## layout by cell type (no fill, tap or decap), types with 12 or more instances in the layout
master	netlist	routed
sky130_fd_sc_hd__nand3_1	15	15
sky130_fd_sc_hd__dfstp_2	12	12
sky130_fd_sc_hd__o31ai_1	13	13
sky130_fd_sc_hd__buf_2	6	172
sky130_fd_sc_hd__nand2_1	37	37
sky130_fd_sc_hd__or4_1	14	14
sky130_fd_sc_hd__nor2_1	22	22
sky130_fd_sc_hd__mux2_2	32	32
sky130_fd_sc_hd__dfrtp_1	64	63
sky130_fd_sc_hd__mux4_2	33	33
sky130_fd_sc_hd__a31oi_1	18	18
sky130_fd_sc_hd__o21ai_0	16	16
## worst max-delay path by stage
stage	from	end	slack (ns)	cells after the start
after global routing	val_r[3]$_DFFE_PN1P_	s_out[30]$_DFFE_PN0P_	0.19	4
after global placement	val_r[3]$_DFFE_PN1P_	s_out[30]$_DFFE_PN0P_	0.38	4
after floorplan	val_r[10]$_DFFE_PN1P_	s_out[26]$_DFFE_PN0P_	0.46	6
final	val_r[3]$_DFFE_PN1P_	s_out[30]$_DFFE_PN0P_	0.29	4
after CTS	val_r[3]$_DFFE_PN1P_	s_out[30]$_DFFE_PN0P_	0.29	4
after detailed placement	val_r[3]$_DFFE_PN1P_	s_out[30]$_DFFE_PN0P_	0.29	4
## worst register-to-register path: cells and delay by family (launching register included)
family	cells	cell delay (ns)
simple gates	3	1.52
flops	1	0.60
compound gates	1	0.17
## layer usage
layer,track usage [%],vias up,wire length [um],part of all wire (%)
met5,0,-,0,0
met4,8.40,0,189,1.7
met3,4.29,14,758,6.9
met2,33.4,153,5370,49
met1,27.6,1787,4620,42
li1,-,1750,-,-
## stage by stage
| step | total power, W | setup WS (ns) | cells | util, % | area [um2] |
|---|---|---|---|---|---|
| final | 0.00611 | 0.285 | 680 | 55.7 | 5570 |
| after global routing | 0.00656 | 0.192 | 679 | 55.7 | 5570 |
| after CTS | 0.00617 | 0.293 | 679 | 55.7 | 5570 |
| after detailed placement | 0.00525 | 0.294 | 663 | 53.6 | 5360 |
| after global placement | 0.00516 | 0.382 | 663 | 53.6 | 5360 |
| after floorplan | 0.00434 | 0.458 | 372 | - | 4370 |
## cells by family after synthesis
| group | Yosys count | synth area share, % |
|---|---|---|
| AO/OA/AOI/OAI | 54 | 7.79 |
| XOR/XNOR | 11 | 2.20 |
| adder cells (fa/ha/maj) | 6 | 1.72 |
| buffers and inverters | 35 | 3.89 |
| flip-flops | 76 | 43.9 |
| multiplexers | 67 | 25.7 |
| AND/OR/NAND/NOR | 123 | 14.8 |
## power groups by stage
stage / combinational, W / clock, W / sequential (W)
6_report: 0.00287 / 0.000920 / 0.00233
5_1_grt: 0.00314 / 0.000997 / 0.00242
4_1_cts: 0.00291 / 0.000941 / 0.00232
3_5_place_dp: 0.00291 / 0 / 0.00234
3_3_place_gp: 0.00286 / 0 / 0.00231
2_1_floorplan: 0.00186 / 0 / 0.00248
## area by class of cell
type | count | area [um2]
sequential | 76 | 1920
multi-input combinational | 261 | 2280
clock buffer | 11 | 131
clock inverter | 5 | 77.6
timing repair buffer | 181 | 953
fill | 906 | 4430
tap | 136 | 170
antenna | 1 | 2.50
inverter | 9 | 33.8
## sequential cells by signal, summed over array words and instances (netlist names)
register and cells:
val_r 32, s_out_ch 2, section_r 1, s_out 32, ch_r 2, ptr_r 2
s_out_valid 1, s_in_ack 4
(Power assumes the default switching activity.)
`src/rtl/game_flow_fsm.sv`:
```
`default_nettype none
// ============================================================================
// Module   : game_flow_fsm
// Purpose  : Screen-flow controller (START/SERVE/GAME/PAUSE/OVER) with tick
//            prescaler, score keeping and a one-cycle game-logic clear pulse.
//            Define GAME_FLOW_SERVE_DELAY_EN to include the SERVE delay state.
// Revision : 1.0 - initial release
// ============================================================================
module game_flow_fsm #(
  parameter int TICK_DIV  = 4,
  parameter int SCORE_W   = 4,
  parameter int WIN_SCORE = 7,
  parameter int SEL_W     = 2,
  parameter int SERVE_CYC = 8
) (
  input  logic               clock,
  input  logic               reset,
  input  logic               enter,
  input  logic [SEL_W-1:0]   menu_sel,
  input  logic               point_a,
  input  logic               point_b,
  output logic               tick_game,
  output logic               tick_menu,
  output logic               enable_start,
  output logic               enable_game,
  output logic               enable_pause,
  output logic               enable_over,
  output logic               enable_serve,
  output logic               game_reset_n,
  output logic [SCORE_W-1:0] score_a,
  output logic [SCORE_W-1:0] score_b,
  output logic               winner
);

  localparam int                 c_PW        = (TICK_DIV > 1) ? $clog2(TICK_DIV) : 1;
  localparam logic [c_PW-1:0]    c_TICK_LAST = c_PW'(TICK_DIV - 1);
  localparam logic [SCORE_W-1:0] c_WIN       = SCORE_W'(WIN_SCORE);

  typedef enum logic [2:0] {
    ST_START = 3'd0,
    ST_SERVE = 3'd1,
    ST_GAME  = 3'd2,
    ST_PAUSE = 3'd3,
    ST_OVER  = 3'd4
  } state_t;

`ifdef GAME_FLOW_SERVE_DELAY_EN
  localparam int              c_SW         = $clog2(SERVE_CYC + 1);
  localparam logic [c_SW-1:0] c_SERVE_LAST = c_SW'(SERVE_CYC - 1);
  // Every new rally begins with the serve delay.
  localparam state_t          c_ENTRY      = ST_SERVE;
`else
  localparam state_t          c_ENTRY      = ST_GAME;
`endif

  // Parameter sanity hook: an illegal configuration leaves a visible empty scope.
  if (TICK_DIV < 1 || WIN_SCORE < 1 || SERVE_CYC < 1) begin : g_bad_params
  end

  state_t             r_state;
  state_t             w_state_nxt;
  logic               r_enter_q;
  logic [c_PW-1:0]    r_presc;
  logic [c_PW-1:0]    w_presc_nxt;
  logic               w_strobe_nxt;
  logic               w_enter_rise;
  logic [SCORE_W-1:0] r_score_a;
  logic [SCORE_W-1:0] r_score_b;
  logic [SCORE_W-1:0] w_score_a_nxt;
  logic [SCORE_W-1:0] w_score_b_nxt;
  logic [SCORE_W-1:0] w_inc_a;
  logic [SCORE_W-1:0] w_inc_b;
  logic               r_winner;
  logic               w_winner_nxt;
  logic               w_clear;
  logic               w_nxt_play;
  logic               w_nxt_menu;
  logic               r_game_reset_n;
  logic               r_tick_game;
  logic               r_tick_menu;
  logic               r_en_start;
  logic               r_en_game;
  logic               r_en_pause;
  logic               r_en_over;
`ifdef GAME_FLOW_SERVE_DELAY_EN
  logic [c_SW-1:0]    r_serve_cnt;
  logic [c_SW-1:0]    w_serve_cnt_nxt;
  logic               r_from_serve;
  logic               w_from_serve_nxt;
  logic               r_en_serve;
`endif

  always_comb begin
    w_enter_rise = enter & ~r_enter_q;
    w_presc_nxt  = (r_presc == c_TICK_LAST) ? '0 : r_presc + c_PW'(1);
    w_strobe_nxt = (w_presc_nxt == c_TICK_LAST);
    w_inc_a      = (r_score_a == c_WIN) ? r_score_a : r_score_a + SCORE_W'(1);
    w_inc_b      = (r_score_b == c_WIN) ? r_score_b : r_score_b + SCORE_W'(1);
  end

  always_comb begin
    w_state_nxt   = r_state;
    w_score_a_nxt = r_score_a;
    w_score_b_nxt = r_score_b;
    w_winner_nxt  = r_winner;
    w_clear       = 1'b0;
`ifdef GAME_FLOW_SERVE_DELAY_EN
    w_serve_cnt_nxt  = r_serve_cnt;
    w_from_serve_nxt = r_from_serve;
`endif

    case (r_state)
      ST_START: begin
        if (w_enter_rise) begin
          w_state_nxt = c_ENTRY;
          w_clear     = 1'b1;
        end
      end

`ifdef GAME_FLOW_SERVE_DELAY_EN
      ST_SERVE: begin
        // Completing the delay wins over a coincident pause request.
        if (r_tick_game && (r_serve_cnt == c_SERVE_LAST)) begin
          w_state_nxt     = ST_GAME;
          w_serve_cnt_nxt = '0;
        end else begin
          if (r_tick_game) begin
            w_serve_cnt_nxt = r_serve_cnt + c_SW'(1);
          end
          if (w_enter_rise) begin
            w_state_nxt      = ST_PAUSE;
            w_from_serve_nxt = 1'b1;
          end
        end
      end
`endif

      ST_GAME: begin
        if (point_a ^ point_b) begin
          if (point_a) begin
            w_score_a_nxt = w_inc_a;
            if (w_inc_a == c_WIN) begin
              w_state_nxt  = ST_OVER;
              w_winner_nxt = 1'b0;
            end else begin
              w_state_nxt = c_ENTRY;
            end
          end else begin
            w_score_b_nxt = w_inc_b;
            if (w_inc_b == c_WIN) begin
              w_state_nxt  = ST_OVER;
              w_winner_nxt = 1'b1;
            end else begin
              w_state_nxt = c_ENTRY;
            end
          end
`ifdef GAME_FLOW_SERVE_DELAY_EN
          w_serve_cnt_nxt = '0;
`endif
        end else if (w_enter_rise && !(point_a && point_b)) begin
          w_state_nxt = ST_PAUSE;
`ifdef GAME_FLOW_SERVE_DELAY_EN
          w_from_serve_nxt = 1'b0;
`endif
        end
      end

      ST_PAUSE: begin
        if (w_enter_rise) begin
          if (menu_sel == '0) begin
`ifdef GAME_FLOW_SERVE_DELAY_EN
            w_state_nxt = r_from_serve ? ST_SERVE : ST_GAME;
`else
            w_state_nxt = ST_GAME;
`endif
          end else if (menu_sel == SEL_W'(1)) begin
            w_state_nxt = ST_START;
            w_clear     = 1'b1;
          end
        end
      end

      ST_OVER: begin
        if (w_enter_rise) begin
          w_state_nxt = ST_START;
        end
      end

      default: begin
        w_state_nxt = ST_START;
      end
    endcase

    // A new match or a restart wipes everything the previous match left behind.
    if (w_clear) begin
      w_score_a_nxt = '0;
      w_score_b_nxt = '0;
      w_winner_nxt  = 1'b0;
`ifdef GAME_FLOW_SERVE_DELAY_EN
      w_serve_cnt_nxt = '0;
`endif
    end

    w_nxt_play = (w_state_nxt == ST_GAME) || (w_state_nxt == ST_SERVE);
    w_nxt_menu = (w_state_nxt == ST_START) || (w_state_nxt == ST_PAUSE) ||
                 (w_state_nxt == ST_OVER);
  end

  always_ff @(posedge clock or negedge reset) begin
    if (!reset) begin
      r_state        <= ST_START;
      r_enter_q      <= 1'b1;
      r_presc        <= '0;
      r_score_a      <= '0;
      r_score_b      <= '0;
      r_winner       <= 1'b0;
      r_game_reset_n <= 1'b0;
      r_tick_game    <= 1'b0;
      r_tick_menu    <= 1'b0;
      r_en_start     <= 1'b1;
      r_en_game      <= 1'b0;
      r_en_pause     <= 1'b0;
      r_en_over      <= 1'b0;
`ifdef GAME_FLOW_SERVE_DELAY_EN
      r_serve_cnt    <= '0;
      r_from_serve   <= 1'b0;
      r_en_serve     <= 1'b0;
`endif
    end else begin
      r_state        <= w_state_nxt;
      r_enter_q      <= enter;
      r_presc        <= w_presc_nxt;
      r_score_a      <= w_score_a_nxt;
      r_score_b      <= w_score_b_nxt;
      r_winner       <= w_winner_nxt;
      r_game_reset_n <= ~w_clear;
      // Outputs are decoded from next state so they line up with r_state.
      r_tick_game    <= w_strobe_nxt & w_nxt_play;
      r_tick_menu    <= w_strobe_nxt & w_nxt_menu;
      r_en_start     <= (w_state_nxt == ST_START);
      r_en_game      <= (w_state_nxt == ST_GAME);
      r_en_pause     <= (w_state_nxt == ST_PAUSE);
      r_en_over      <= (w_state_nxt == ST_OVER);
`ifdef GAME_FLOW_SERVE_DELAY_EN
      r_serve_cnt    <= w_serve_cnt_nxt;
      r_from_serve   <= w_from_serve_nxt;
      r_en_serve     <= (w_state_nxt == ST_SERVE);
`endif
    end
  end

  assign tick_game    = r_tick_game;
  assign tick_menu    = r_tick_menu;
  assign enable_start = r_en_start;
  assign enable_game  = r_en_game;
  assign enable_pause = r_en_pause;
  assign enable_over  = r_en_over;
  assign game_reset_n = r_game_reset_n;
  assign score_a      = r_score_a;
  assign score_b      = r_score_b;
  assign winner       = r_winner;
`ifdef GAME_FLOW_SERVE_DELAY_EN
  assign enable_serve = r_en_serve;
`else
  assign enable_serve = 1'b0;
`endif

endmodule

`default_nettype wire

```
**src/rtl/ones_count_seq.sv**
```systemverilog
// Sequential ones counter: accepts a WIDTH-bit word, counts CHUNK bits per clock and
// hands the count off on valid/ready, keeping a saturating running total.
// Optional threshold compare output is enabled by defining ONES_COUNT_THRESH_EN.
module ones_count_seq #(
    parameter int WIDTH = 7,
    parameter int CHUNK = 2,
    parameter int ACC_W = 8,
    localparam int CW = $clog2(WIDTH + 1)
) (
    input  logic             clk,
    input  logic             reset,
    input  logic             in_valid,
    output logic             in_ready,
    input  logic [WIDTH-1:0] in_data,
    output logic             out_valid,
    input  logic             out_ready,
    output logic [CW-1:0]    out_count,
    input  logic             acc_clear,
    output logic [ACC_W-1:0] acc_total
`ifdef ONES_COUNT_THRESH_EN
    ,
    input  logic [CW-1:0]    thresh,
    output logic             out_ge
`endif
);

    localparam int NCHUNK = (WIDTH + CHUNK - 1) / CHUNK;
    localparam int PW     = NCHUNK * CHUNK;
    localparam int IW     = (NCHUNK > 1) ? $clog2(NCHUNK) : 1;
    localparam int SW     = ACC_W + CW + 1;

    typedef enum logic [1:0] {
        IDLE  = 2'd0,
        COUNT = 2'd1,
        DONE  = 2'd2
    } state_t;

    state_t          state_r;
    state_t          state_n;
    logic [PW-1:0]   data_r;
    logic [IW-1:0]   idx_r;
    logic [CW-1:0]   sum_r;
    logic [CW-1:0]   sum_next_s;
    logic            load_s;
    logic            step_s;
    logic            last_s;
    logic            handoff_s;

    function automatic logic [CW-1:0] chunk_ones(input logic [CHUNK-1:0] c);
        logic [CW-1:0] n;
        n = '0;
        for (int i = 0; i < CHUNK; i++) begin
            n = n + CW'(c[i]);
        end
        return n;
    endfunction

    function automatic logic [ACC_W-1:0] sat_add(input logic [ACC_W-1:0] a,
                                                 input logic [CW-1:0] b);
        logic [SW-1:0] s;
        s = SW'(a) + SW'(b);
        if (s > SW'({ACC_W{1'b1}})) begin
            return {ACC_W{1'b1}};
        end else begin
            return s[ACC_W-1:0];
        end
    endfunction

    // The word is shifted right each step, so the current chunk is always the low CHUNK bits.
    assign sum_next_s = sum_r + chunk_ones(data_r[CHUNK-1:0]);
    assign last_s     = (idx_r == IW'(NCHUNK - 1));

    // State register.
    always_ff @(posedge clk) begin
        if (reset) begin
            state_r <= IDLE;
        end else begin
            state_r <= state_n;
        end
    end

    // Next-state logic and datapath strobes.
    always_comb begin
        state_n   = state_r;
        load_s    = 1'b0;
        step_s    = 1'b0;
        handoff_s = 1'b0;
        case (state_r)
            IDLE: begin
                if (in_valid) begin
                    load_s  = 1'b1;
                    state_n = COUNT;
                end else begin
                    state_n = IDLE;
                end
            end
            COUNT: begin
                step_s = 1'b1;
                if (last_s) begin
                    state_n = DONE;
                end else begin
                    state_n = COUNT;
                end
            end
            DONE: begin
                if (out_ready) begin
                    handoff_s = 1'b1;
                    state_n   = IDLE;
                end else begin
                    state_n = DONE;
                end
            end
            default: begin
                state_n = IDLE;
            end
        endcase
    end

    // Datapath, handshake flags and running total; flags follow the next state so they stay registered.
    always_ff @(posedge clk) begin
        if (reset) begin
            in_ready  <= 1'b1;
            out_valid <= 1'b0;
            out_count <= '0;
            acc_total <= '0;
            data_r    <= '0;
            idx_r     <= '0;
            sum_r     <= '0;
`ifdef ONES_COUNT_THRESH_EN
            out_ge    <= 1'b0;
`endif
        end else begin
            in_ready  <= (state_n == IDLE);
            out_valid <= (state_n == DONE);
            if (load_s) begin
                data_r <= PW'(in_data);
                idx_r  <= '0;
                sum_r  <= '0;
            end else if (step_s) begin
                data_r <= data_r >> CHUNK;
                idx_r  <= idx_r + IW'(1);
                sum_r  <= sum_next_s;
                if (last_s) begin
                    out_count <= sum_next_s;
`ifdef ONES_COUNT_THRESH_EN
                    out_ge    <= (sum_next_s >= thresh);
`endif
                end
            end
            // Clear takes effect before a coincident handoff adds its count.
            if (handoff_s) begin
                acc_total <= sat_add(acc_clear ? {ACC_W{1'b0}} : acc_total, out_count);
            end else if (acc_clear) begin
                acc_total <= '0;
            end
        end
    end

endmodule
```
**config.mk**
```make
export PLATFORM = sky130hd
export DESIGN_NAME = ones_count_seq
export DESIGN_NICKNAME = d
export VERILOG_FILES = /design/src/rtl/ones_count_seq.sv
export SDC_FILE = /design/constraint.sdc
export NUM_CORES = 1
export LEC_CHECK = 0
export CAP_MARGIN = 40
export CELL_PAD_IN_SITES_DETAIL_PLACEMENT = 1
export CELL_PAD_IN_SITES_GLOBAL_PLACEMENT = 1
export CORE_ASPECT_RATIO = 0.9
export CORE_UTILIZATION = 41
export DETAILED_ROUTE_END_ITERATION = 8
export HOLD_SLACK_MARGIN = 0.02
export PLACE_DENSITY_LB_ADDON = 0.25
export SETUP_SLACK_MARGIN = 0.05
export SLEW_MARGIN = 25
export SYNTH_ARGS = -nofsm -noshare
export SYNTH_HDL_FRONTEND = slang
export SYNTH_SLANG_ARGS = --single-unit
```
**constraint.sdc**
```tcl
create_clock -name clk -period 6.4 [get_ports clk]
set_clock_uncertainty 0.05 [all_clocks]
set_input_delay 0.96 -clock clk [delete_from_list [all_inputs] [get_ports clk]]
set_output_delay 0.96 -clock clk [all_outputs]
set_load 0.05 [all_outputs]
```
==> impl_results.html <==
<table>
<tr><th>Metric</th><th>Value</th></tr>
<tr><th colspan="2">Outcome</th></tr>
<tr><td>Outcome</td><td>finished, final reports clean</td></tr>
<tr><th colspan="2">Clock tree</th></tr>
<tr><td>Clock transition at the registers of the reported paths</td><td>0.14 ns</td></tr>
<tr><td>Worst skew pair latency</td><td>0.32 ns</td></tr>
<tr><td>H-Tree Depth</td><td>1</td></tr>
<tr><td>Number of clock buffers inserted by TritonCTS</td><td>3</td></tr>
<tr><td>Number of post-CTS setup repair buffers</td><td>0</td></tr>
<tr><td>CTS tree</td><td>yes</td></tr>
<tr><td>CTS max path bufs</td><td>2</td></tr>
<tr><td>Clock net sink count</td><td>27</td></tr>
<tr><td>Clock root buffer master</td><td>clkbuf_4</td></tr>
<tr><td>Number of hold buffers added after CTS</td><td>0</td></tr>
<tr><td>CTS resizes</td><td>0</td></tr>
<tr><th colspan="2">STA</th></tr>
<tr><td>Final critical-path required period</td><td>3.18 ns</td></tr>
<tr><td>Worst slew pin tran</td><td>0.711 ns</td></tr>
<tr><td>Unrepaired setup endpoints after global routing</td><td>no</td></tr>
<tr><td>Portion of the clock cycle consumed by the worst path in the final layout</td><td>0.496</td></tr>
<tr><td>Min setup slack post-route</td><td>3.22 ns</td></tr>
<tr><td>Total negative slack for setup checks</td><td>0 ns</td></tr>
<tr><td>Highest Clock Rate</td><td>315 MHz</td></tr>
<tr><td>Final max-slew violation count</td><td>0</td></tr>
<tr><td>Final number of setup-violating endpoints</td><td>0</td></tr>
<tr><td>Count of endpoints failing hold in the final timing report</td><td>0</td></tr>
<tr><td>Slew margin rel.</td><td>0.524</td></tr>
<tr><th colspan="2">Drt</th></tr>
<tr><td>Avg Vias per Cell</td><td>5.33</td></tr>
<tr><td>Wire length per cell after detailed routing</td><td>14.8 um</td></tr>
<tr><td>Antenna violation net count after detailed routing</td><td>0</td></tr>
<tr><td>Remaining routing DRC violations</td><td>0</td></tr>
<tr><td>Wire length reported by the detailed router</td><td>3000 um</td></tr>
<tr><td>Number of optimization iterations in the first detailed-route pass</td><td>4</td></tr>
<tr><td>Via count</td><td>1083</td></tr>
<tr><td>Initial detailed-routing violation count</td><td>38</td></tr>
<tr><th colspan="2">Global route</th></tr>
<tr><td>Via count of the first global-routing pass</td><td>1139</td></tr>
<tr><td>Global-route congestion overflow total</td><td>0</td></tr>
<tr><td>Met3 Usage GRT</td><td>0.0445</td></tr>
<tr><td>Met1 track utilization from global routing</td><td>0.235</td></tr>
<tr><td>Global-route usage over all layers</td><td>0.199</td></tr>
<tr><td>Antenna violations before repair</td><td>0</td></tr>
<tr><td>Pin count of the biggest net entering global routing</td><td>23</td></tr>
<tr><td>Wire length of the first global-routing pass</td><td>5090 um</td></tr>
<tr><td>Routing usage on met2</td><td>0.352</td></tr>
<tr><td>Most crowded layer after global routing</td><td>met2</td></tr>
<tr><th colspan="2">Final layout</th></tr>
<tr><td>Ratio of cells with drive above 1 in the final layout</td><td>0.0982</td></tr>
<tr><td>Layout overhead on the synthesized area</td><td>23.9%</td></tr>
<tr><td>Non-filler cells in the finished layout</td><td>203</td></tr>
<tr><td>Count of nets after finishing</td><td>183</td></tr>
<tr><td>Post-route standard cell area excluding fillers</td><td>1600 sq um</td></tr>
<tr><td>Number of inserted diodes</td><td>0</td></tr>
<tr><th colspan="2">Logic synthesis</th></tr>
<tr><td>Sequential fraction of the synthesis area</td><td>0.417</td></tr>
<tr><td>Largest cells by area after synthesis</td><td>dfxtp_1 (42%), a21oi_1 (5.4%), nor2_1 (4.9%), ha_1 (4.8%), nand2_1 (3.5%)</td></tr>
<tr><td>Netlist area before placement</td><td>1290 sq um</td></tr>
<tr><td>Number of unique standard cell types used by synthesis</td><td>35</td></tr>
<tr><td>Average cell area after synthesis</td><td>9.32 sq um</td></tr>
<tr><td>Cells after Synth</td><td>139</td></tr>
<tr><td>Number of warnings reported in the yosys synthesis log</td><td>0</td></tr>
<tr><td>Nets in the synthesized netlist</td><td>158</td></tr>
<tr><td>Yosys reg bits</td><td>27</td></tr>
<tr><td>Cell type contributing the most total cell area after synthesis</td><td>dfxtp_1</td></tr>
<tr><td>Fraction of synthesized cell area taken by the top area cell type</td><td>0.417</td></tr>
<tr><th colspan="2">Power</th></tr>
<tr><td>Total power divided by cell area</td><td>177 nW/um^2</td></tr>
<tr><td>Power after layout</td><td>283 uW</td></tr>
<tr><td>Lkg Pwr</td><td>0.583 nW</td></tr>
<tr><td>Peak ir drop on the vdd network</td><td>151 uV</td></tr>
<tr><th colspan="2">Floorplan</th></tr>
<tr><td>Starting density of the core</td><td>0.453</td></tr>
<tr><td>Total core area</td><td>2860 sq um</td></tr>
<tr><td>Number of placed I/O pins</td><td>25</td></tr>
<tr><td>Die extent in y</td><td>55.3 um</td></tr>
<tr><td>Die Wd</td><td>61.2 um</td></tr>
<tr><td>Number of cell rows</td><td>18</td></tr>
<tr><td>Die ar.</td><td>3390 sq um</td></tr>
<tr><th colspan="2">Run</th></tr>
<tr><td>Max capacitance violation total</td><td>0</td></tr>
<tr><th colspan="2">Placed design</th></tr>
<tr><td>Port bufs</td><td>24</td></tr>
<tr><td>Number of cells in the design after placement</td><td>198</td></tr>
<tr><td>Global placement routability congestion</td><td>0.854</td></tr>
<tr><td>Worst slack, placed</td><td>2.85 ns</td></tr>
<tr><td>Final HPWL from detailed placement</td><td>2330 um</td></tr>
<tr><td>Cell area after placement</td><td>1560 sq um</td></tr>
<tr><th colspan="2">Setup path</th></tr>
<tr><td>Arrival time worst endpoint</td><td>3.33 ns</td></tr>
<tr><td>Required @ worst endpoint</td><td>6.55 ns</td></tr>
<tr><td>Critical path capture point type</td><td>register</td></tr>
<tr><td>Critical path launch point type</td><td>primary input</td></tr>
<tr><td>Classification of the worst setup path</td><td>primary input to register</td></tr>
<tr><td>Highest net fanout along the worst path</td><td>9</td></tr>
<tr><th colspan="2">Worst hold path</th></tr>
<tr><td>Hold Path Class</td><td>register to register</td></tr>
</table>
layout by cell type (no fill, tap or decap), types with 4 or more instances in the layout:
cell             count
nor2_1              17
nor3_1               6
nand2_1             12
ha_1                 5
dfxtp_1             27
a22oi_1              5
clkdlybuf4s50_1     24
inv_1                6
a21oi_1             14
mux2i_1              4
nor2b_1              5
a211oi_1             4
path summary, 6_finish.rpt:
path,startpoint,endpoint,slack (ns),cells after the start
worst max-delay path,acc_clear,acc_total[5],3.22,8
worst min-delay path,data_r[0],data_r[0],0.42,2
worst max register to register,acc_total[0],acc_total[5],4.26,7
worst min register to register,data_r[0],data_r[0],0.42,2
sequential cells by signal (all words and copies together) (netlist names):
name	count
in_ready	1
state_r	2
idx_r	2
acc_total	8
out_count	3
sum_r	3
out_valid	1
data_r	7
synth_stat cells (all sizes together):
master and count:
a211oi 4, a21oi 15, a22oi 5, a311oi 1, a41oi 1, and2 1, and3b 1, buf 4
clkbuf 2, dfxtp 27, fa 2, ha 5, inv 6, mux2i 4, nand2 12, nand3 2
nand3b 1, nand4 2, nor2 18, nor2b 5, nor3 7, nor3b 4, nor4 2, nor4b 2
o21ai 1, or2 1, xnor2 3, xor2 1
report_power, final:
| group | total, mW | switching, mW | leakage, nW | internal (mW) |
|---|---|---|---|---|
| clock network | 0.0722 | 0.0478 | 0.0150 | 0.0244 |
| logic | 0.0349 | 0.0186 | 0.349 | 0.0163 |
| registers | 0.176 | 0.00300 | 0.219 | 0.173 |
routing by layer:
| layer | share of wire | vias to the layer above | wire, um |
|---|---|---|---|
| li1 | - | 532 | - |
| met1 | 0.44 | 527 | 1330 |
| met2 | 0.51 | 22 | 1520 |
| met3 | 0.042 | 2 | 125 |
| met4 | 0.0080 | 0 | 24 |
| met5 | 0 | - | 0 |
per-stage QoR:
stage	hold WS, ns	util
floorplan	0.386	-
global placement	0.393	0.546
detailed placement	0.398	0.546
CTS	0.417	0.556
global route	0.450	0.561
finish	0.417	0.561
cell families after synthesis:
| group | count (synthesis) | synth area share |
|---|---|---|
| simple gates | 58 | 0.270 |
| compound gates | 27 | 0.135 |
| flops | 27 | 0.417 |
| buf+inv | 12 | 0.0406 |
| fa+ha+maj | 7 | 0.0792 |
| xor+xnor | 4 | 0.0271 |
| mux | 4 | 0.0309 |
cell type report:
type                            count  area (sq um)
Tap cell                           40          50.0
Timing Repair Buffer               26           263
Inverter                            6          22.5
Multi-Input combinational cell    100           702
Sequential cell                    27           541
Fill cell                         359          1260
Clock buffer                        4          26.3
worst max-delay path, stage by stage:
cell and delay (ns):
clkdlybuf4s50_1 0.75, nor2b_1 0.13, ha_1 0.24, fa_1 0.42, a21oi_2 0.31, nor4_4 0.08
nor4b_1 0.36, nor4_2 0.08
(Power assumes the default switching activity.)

_____

** Exercise details **
Return every line of the preceding records in which the word "family" appears.

** Exercise answer **
## worst register-to-register path: cells and delay by family (launching register included)
family	cells	cell delay (ns)
## cells by family after synthesis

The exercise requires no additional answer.